ABSTRACT: The Staphylococcus aureus strain was cultured in LB medium at 150 rpm and 37 ℃ to a final optical density (OD) of 1.0 at 600 n m. Subsequently, 1 m L of the culture broth was collected and centrifuged at 8000 rpm, 4 ℃ for 2 min. The cell pellet was re-suspended in 2 m L of ice-cold 0.1% (w/v) bacteriological peptone solution and divided into 70 µL aliquots. For PEF treatment, each aliquot was pipetted into a sterile 1.0 mm electroporation cuvette and pulsed using a BTX ECM830 Square Wave Electroporation System (BTX, United States).
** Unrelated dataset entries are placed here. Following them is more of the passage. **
File: src/rtl/instr_ctrl_if.sv
// Decoder-to-controller bundle for instr_ctrl_fsm: decoder fields and flag in,
// datapath enables, selects, ALU opcode and state debug out.
interface instr_ctrl_if;
  // Protocol: there is no valid/ready pair. The controller samples opcode,
  // funct3, funct7 and ZF combinationally every cycle. The decoder holds them
  // stable from FETCH until the next FETCH. ZF is already registered by the
  // ALU stage and must be settled in the BEQ cycle.
  logic [6:0] opcode;
  logic [2:0] funct3;
  logic [6:0] funct7;
  logic       ZF;

  logic       PC_Write;
  logic       IR_Write;
  logic       PC0_Write;
  logic       Reg_Write;
  logic       Mem_Write;
  logic       rs2_imm_s;
  logic [1:0] w_data_s;
  logic [1:0] PC_s;
  logic [3:0] ALU_OP;
  logic [3:0] state_dbg;

  modport master (
    input  opcode, funct3, funct7, ZF,
    output PC_Write, IR_Write, PC0_Write, Reg_Write, Mem_Write,
    output rs2_imm_s, w_data_s, PC_s, ALU_OP, state_dbg
  );

  modport slave (
    output opcode, funct3, funct7, ZF,
    input  PC_Write, IR_Write, PC0_Write, Reg_Write, Mem_Write,
    input  rs2_imm_s, w_data_s, PC_s, ALU_OP, state_dbg
  );
endinterface

File: src/rtl/instr_ctrl_fsm.sv
// Multi-cycle Moore controller for the RV32 subset (R/I ALU, LUI, LW, SW, BEQ, JAL).
// Define CTRL_ILLEGAL_TRAP_EN to trap illegal opcodes in ERR; otherwise they run as NOPs.
module instr_ctrl_fsm (
  input  logic clk,
  input  logic rst_n,
  instr_ctrl_if.master bus
);

  typedef enum logic [3:0] {
    S_IDLE     = 4'd0,
    S_FETCH    = 4'd1,
    S_DECODE   = 4'd2,
    S_EXE_R    = 4'd3,
    S_EXE_I    = 4'd4,
    S_WB       = 4'd5,
    S_LUI      = 4'd6,
    S_MEM_ADDR = 4'd7,
    S_LOAD     = 4'd8,
    S_LOAD_WB  = 4'd9,
    S_STORE    = 4'd10,
    S_BEQ      = 4'd11,
    S_JAL      = 4'd12,
    S_ERR      = 4'd15
  } state_t;

  localparam logic [6:0] OP_R      = 7'b0110011;
  localparam logic [6:0] OP_I      = 7'b0010011;
  localparam logic [6:0] OP_LUI    = 7'b0110111;
  localparam logic [6:0] OP_LOAD   = 7'b0000011;
  localparam logic [6:0] OP_STORE  = 7'b0100011;
  localparam logic [6:0] OP_BRANCH = 7'b1100011;
  localparam logic [6:0] OP_JAL    = 7'b1101111;

  localparam logic [1:0] WD_ALU = 2'b00;
  localparam logic [1:0] WD_IMM = 2'b01;
  localparam logic [1:0] WD_MEM = 2'b10;
  localparam logic [1:0] WD_PC  = 2'b11;

  localparam logic [1:0] PCS_SEQ = 2'b00;
  localparam logic [1:0] PCS_REL = 2'b01;

  localparam logic [3:0] ALU_ADD = 4'b0000;
  localparam logic [3:0] ALU_SUB = 4'b1000;

`ifdef CTRL_ILLEGAL_TRAP_EN
  localparam state_t ILLEGAL_NXT = S_ERR;
`else
  localparam state_t ILLEGAL_NXT = S_FETCH;
`endif

  state_t state;
  state_t state_nxt;
  state_t decode_nxt;

  logic       pc_write;
  logic       ir_write;
  logic       pc0_write;
  logic       reg_write;
  logic       mem_write;
  logic       rs2_imm_s;
  logic [1:0] w_data_s;
  logic [1:0] pc_s;
  logic [3:0] alu_op;

  logic       is_srai_srli;
  logic       unused_funct7;

  // Only funct7[5] carries meaning (SUB/SRA); the rest of the field is ignored.
  assign unused_funct7 = ^{bus.funct7[6], bus.funct7[4:0]};
  assign is_srai_srli  = (bus.funct3 == 3'b101);

  // State register; the async reset also zeroes every output, since IDLE drives nothing.
  always_ff @(posedge clk or negedge rst_n) begin
    if (!rst_n) begin
      state <= S_IDLE;
    end else begin
      state <= state_nxt;
    end
  end

  // Opcode dispatch out of DECODE.
  always_comb begin
    decode_nxt = ILLEGAL_NXT;
    case (bus.opcode)
      OP_R:      decode_nxt = S_EXE_R;
      OP_I:      decode_nxt = S_EXE_I;
      OP_LUI:    decode_nxt = S_LUI;
      OP_LOAD:   decode_nxt = S_MEM_ADDR;
      OP_STORE:  decode_nxt = S_MEM_ADDR;
      OP_BRANCH: decode_nxt = (bus.funct3 == 3'b000) ? S_BEQ : ILLEGAL_NXT;
      OP_JAL:    decode_nxt = S_JAL;
      default:   decode_nxt = ILLEGAL_NXT;
    endcase
  end

  always_comb begin
    state_nxt = S_IDLE;
    case (state)
      S_IDLE:     state_nxt = S_FETCH;
      S_FETCH:    state_nxt = S_DECODE;
      S_DECODE:   state_nxt = decode_nxt;
      S_EXE_R:    state_nxt = S_WB;
      S_EXE_I:    state_nxt = S_WB;
      S_WB:       state_nxt = S_FETCH;
      S_LUI:      state_nxt = S_FETCH;
      S_MEM_ADDR: state_nxt = (bus.opcode == OP_LOAD) ? S_LOAD : S_STORE;
      S_LOAD:     state_nxt = S_LOAD_WB;
      S_LOAD_WB:  state_nxt = S_FETCH;
      S_STORE:    state_nxt = S_FETCH;
      S_BEQ:      state_nxt = S_FETCH;
      S_JAL:      state_nxt = S_FETCH;
`ifdef CTRL_ILLEGAL_TRAP_EN
      S_ERR:      state_nxt = S_ERR;
`endif
      default:    state_nxt = S_IDLE;
    endcase
  end

  // Output decode: each write enable is owned by exactly one group of states,
  // so Reg_Write, Mem_Write and IR_Write can never overlap.
  always_comb begin
    pc_write  = 1'b0;
    ir_write  = 1'b0;
    pc0_write = 1'b0;
    reg_write = 1'b0;
    mem_write = 1'b0;
    rs2_imm_s = 1'b0;
    w_data_s  = WD_ALU;
    pc_s      = PCS_SEQ;
    alu_op    = ALU_ADD;
    case (state)
      S_FETCH: begin
        ir_write  = 1'b1;
        pc_write  = 1'b1;
        pc0_write = 1'b1;
        pc_s      = PCS_SEQ;
      end
      S_EXE_R: begin
        alu_op    = {bus.funct7[5], bus.funct3};
        rs2_imm_s = 1'b0;
      end
      S_EXE_I: begin
        // Only shift-right immediates use funct7[5]; ADDI etc. leave it as imm bits.
        alu_op    = {bus.funct7[5] & is_srai_srli, bus.funct3};
        rs2_imm_s = 1'b1;
      end
      S_WB: begin
        reg_write = 1'b1;
        w_data_s  = WD_ALU;
      end
      S_LUI: begin
        reg_write = 1'b1;
        w_data_s  = WD_IMM;
      end
      S_MEM_ADDR: begin
        alu_op    = ALU_ADD;
        rs2_imm_s = 1'b1;
      end
      S_LOAD_WB: begin
        reg_write = 1'b1;
        w_data_s  = WD_MEM;
      end
      S_STORE: begin
        mem_write = 1'b1;
      end
      S_BEQ: begin
        alu_op    = ALU_SUB;
        rs2_imm_s = 1'b0;
        if (bus.ZF) begin
          pc_write = 1'b1;
          pc_s     = PCS_REL;
        end
      end
      S_JAL: begin
        reg_write = 1'b1;
        w_data_s  = WD_PC;
        pc_write  = 1'b1;
        pc_s      = PCS_REL;
      end
      default: begin
        pc_write = 1'b0;
      end
    endcase
  end

  assign bus.PC_Write  = pc_write;
  assign bus.IR_Write  = ir_write;
  assign bus.PC0_Write = pc0_write;
  assign bus.Reg_Write = reg_write;
  assign bus.Mem_Write = mem_write;
  assign bus.rs2_imm_s = rs2_imm_s;
  assign bus.w_data_s  = w_data_s;
  assign bus.PC_s      = pc_s;
  assign bus.ALU_OP    = alu_op;
  assign bus.state_dbg = state;

endmodule

File: src/flat_wrapper.sv
// flat-port wrapper written by rule: the top's interface ports become plain ports
module instr_ctrl_fsm_flat 
  (clk, rst_n, bus_opcode, bus_funct3, bus_funct7, bus_ZF, bus_PC_Write, bus_IR_Write, bus_PC0_Write, bus_Reg_Write, bus_Mem_Write, bus_rs2_imm_s, bus_w_data_s, bus_PC_s, bus_ALU_OP, bus_state_dbg);
  instr_ctrl_if bus_i ();
  input  logic clk;
  input  logic rst_n;
  input wire logic [$bits(bus_i.opcode)-1:0] bus_opcode;
  input wire logic [$bits(bus_i.funct3)-1:0] bus_funct3;
  input wire logic [$bits(bus_i.funct7)-1:0] bus_funct7;
  input wire logic [$bits(bus_i.ZF)-1:0] bus_ZF;
  output wire logic [$bits(bus_i.PC_Write)-1:0] bus_PC_Write;
  output wire logic [$bits(bus_i.IR_Write)-1:0] bus_IR_Write;
  output wire logic [$bits(bus_i.PC0_Write)-1:0] bus_PC0_Write;
  output wire logic [$bits(bus_i.Reg_Write)-1:0] bus_Reg_Write;
  output wire logic [$bits(bus_i.Mem_Write)-1:0] bus_Mem_Write;
  output wire logic [$bits(bus_i.rs2_imm_s)-1:0] bus_rs2_imm_s;
  output wire logic [$bits(bus_i.w_data_s)-1:0] bus_w_data_s;
  output wire logic [$bits(bus_i.PC_s)-1:0] bus_PC_s;
  output wire logic [$bits(bus_i.ALU_OP)-1:0] bus_ALU_OP;
  output wire logic [$bits(bus_i.state_dbg)-1:0] bus_state_dbg;
  assign bus_i.opcode = bus_opcode;
  assign bus_i.funct3 = bus_funct3;
  assign bus_i.funct7 = bus_funct7;
  assign bus_i.ZF = bus_ZF;
  assign bus_PC_Write = bus_i.PC_Write;
  assign bus_IR_Write = bus_i.IR_Write;
  assign bus_PC0_Write = bus_i.PC0_Write;
  assign bus_Reg_Write = bus_i.Reg_Write;
  assign bus_Mem_Write = bus_i.Mem_Write;
  assign bus_rs2_imm_s = bus_i.rs2_imm_s;
  assign bus_w_data_s = bus_i.w_data_s;
  assign bus_PC_s = bus_i.PC_s;
  assign bus_ALU_OP = bus_i.ALU_OP;
  assign bus_state_dbg = bus_i.state_dbg;
  instr_ctrl_fsm u_core (.clk(clk), .rst_n(rst_n), .bus(bus_i));
endmodule
File: config.mk
export PLATFORM = sky130hd
export DESIGN_NAME = instr_ctrl_fsm_flat
export DESIGN_NICKNAME = d
export VERILOG_FILES = /design/src/rtl/instr_ctrl_if.sv /design/src/rtl/instr_ctrl_fsm.sv /design/src/flat_wrapper.sv
export SDC_FILE = /design/constraint.sdc
export NUM_CORES = 1
export LEC_CHECK = 0
export BUFFER_PORTS_ARGS = -buffer_cell sky130_fd_sc_hd__buf_4
export CAP_MARGIN = 40
export CORE_ASPECT_RATIO = 1.1
export CORE_MARGIN = 3
export CORE_UTILIZATION = 30
export DETAILED_ROUTE_END_ITERATION = 8
export GPL_ROUTABILITY_DRIVEN = 1
export GPL_TIMING_DRIVEN = 0
export SLEW_MARGIN = 30
export SYNTH_ARGS = -nofsm -noshare
export SYNTH_HDL_FRONTEND = slang
export SYNTH_SLANG_ARGS = --single-unit
export TNS_END_PERCENT = 5
File: constraint.sdc
create_clock -name clk -period 3.97 [get_ports clk]
set_input_delay 0.5955 -clock clk [delete_from_list [all_inputs] [get_ports clk]]
set_output_delay 0.5955 -clock clk [all_outputs]
set_load 0.01 [all_outputs]
==> results.toml <==
[outcome]
outcome = "complete, no violations"

[clock_tree]
clk_pin_slew_worst_paths_ns = 0.04
htree_levels = 1
cts-hold-fix-buffers = 0
clk-insertion-delay-late_ns = 0.23
cts.sinks = 4
root_buffer = "clkbuf_4"
cts_buffer_depth = 2
cts_setup_buffers = 0
cts_made_buffers = 3
cts_tree = "yes"
post_cts_resized = 0

[routing]
drt_iter0_markers = 9
viasPerCell = 4.96
drc = 0
routed_wl_um = 1480
drtPass1Iterations = 4
routedWlPerCell_um = 11.5
ant_nets = 0
vias = 640

[placement]
place_hpwl_um = 1200
io_buffers = 30
dp.cells = 126
place_congestion = 0.797
placed_area_um2 = 825

[power]
p_total_mw = 0.505
p_leak_nw = 0.402
power.density_nw_per_um2 = 596
ir_drop_mv = 0.340

[global_route]
grt_pass1_vias = 576
grt_max_degree = 11
grt_pass1_wl_um = 2380
grt_overflow_total = 0
grt_use_total_pct = 12.7
grt_antenna_before_repair = 0

[synth]
synth_edf_count = 0
synth.net_count = 98
ys_types = 36
ys_seq_area_share_pct = 17.4
async_flop_share_pct = 100
synth_largest_area_cell = "dfrtp_1"
synth_area_um2 = 577
synth_flop_cell = "dfrtp_1"
avgSynthCellArea_um2 = 7.39
synth.top_cell.area_share_pct = 17.4
ys.warnings.count = 0
yosys-top-cells-area = "dfrtp_1 (17%), nand2_1 (4.6%), a21oi_1 (4.3%)"
synthCells = 78
ys_seq_elements = 4

[setup_path]
critPathMaxFanout = 10
end_kind = "output port"
crit_type = "reg2out"
cp.required_ns = 3.37
arrival_ns = 1.67
critPathLaunchType = "register"

[cells_and_area]
fin_nets = 133
layout-drive-gt1-share_pct = 41.4
final_cell_mix = "buf_4 (33), nand2_1 (7), nor2_1 (6)"
final_cells = 129
largest_reg_flops = 4
diodes = 0
layout.area.seq_um2 = 100
stdcell_area_um2 = 847
multi_input_area_um2 = 432
nFillCells = 192
final_common_cell = "buf_4"
area_delta_synth_final_pct = 46.9

[timing]
clock.fmax_mhz = 441
drv_slew = 0
finClkSkew_ns = 0.00380
worst_pin_slew_ns = 0.500
finalSetupTns_ns = 0
finalHoldViolCount = 0
rsz0062_at_grt = "false"
slew_headroom_pct = 66.2
fin_crit_sh_pct = 57.1
setup_viol = 0
finalCriticalPeriod_ns = 2.27

[floorplanning]
die_h_um = 52.0
fp.coreArea_um2 = 1800
dieWidth_um = 47.8
num_rows = 16
die_area_um2 = 2490
ioPinCount = 38
start_util_pct = 32.0

[flow_run]
cap_viol_max_count = 0

[min_path]
min_path_type = "in2async"
## final timing paths
| path | cells after the start | startpoint | end | slack, ns |
|---|---|---|---|---|
| worst max-delay path | 6 | u_core.bus.state_dbg[1] | bus_ALU_OP[2] | 1.70 |
| worst min-delay path | 1 | rst_n | u_core.bus.state_dbg[1] | 0.15 |
| worst max register to register | 4 | u_core.bus.state_dbg[0] | u_core.bus.state_dbg[3] | 2.52 |
| worst min register to register | 3 | u_core.bus.state_dbg[2] | u_core.bus.state_dbg[1] | 0.72 |
| max in group asynchronous | 1 | rst_n | u_core.bus.state_dbg[2] | 3.72 |
| min in group clk | 3 | bus_opcode[5] | u_core.bus.state_dbg[1] | 0.69 |
## worst max-delay path, stage by stage (launching register included)
cell	delay [ns]
dfrtp_1	0.40
buf_4	0.20
nand2_1	0.09
or2_1	0.26
a21oi_2	0.23
and2_1	0.16
buf_4	0.11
For a cell killing extent of 94.89±0.90% , pulse intensity,number and duration were set to 11 kV·cm-1 ,86 and 70μs,respectively. The killing extent was 50.29±5.27% with the treatment parameters of 9kV·cm-1 , pulse number of 50, pulse duration of 50μs. For controls, a mock treatment without the application of PEF was performed, with identical downstream procedures. The whole experiment described above was conducted in triplicate. Extract the total protein of the sample and perform quality inspection, reductive alkylation and enzymatic hydrolysis, TMT labeling and mixing, and perform two-dimensional analysis by RPLC one-dimensional separation and liquid phase tandem mass spectrometry (Easy-nLC 1200 combined with Q Exactive mass spectrometer). The raw files off the computer are analyzed by ProteomeDiscovererTM Software 2.2, and the searched species is the self-tested Staphylococcus aureus CGMCCC26003 genome database.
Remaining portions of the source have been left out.